[Dataset items]
● ● ● ● ● ● ●

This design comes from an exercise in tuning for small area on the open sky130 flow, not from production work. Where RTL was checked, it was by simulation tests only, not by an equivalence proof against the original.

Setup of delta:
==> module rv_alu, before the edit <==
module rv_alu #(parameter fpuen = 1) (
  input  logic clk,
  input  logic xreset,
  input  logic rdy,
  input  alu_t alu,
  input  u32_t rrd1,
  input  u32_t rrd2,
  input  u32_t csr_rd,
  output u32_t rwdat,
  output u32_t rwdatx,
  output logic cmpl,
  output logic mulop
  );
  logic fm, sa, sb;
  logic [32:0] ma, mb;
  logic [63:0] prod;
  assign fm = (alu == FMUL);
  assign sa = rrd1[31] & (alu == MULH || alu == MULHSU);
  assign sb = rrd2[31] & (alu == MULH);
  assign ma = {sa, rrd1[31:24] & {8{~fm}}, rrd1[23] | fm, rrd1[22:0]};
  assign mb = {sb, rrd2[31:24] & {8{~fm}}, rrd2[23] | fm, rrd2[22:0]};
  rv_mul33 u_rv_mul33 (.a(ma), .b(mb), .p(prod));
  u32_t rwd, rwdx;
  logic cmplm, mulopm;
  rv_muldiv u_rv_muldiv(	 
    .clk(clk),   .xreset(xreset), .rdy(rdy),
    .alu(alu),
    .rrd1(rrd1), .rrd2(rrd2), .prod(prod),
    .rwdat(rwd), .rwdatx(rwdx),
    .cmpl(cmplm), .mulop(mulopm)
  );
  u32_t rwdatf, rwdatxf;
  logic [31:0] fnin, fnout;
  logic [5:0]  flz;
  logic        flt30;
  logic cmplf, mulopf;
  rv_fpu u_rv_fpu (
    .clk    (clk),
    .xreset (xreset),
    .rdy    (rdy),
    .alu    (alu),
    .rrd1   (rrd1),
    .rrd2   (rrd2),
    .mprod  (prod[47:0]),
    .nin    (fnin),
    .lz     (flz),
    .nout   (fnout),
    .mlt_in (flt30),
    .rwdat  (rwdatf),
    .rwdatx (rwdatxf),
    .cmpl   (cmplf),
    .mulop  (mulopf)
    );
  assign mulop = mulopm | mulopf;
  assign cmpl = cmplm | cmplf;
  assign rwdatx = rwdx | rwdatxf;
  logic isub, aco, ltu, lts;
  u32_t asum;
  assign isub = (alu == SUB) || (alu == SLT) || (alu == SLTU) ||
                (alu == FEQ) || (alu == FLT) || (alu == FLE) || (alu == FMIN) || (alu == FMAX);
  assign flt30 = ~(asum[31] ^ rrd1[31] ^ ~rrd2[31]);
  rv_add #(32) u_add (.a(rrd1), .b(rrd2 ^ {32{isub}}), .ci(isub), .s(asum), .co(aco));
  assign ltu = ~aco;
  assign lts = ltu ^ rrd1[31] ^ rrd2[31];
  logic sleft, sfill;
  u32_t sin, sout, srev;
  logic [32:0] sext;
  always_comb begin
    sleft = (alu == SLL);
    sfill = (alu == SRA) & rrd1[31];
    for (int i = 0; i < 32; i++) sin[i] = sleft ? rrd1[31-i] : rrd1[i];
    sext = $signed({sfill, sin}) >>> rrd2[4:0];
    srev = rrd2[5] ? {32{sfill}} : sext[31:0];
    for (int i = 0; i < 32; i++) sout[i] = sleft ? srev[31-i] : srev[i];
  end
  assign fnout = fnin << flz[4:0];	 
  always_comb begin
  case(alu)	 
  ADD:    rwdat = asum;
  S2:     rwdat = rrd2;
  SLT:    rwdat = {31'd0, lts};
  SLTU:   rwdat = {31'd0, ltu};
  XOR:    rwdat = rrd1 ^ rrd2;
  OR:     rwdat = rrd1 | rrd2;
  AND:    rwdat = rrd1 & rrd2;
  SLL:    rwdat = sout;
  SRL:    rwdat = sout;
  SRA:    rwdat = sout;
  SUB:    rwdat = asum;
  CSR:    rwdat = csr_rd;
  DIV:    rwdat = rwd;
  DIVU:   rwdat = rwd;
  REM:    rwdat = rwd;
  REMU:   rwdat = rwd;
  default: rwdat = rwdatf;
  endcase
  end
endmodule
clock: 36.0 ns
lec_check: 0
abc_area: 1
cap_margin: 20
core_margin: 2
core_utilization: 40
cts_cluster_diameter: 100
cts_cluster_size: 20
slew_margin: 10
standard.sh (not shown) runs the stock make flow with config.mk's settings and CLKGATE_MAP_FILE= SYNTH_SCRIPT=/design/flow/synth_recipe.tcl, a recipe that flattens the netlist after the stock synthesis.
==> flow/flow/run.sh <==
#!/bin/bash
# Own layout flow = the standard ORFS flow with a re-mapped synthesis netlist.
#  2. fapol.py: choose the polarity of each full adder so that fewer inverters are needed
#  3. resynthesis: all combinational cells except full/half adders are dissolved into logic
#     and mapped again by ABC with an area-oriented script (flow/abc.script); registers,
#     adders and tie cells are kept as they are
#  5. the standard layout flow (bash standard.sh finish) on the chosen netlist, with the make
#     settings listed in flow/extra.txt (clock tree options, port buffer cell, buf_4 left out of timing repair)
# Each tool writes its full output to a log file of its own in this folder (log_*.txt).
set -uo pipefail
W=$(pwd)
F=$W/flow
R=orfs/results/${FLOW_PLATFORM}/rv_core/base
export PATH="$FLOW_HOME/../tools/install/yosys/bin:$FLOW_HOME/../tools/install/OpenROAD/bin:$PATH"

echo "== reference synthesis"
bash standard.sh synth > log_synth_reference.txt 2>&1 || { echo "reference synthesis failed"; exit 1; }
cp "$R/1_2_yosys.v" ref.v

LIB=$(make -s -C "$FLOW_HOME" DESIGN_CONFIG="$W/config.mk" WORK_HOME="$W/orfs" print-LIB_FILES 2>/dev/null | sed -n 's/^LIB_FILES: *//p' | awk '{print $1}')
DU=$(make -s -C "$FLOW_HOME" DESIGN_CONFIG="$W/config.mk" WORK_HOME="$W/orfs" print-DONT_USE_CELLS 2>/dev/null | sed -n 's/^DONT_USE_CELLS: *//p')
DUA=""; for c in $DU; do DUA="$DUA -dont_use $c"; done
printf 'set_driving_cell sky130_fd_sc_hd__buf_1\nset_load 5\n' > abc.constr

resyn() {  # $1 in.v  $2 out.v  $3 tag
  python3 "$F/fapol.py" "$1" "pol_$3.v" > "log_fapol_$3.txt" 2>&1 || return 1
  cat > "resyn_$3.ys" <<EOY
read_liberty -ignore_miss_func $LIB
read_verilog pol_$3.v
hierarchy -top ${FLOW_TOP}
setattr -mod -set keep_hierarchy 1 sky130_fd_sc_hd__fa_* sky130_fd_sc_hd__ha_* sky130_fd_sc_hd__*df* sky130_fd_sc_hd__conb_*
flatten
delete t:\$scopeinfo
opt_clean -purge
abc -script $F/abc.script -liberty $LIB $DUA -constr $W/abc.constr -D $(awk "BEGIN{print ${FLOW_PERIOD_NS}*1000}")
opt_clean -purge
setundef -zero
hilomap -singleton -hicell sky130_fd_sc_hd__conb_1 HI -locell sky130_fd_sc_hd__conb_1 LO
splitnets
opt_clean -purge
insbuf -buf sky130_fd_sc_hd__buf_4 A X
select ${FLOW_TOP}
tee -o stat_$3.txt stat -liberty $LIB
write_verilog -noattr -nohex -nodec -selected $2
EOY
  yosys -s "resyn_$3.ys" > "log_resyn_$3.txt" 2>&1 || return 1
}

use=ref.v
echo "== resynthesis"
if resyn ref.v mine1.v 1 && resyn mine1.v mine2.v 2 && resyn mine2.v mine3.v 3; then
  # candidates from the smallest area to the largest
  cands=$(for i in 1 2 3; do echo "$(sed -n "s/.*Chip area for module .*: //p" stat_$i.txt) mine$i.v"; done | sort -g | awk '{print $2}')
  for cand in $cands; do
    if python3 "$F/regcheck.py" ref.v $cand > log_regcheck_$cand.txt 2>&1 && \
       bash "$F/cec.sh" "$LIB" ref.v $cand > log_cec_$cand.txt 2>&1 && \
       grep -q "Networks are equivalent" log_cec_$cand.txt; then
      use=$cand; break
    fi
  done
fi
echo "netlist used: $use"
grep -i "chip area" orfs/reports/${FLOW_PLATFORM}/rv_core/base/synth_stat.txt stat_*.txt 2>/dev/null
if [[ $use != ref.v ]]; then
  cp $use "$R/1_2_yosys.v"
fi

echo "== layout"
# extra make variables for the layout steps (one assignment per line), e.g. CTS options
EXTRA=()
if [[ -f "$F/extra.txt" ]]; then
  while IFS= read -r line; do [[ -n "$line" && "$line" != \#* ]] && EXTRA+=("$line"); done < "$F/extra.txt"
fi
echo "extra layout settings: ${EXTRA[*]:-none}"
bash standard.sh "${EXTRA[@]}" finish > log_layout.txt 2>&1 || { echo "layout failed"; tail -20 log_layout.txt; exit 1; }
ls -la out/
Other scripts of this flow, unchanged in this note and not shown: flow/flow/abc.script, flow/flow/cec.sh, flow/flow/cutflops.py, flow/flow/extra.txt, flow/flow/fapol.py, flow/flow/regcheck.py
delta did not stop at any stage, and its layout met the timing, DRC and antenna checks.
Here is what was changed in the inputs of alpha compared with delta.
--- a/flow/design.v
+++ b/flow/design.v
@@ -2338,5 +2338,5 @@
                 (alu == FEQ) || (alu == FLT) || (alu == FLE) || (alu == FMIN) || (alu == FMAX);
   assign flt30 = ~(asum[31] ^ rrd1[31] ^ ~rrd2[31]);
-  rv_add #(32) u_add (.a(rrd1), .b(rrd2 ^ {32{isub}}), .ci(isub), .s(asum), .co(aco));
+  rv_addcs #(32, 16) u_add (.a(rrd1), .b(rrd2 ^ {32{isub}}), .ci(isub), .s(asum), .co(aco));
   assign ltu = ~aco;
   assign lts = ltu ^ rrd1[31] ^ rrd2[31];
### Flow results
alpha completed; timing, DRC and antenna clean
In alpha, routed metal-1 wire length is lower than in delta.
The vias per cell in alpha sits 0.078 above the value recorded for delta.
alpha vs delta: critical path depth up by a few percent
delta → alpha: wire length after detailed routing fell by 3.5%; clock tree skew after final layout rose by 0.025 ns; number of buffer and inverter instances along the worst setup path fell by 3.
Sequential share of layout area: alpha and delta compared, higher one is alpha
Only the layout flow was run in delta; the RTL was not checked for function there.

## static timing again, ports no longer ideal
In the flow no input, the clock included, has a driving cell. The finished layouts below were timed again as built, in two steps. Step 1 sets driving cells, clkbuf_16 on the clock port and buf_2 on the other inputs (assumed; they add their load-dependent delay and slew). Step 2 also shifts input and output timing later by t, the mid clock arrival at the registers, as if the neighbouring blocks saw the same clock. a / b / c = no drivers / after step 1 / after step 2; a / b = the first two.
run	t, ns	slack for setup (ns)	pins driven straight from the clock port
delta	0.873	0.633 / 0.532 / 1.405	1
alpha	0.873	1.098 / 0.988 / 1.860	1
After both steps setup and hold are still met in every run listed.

● ● ● ● ● ● ●

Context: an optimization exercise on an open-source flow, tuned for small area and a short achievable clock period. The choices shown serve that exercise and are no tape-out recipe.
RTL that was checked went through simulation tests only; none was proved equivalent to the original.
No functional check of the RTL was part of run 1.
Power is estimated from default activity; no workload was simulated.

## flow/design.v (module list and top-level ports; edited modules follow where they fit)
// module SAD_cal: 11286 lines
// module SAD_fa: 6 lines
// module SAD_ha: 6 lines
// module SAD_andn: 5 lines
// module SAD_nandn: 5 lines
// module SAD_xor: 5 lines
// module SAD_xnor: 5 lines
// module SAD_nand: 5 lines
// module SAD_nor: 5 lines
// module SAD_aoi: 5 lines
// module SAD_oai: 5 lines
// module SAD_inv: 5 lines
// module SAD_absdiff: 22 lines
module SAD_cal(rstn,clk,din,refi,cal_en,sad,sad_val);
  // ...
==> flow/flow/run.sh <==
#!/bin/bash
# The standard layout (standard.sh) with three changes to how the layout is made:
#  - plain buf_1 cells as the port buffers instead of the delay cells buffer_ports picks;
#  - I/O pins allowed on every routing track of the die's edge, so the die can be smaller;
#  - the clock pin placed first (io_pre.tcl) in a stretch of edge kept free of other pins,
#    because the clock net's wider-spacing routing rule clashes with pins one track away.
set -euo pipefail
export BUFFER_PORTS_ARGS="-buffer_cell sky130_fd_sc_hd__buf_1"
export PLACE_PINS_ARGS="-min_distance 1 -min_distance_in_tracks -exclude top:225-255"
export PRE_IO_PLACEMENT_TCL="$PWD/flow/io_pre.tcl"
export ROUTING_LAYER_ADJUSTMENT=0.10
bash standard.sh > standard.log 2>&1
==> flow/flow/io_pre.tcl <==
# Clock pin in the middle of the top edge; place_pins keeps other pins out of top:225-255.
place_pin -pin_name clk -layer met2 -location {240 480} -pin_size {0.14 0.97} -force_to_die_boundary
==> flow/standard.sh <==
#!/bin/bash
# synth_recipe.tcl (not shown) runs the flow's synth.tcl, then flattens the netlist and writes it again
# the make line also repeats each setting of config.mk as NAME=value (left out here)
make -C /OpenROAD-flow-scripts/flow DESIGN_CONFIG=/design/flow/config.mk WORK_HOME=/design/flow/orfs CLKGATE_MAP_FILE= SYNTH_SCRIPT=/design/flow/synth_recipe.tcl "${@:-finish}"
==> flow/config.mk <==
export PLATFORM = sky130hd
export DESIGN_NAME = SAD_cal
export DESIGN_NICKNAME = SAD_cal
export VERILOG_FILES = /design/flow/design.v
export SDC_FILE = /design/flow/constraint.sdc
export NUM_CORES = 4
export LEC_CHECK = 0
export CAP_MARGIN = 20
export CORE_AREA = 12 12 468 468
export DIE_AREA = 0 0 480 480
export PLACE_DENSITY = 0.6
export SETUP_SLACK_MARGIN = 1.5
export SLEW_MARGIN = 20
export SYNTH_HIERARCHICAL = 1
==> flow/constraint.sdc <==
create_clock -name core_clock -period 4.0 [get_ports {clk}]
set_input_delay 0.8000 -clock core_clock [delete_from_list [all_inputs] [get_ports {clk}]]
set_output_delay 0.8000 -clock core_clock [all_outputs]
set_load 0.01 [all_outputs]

● ● ● ● ● ● ●

Exercise brief |
Find and copy each line of the data where "standard" is present.

Expected output |
standard.sh (not shown) runs the stock make flow with config.mk's settings and CLKGATE_MAP_FILE= SYNTH_SCRIPT=/design/flow/synth_recipe.tcl, a recipe that flattens the netlist after the stock synthesis.
# Own layout flow = the standard ORFS flow with a re-mapped synthesis netlist.
#  5. the standard layout flow (bash standard.sh finish) on the chosen netlist, with the make
bash standard.sh synth > log_synth_reference.txt 2>&1 || { echo "reference synthesis failed"; exit 1; }
bash standard.sh "${EXTRA[@]}" finish > log_layout.txt 2>&1 || { echo "layout failed"; tail -20 log_layout.txt; exit 1; }
# The standard layout (standard.sh) with three changes to how the layout is made:
bash standard.sh > standard.log 2>&1
==> flow/standard.sh <==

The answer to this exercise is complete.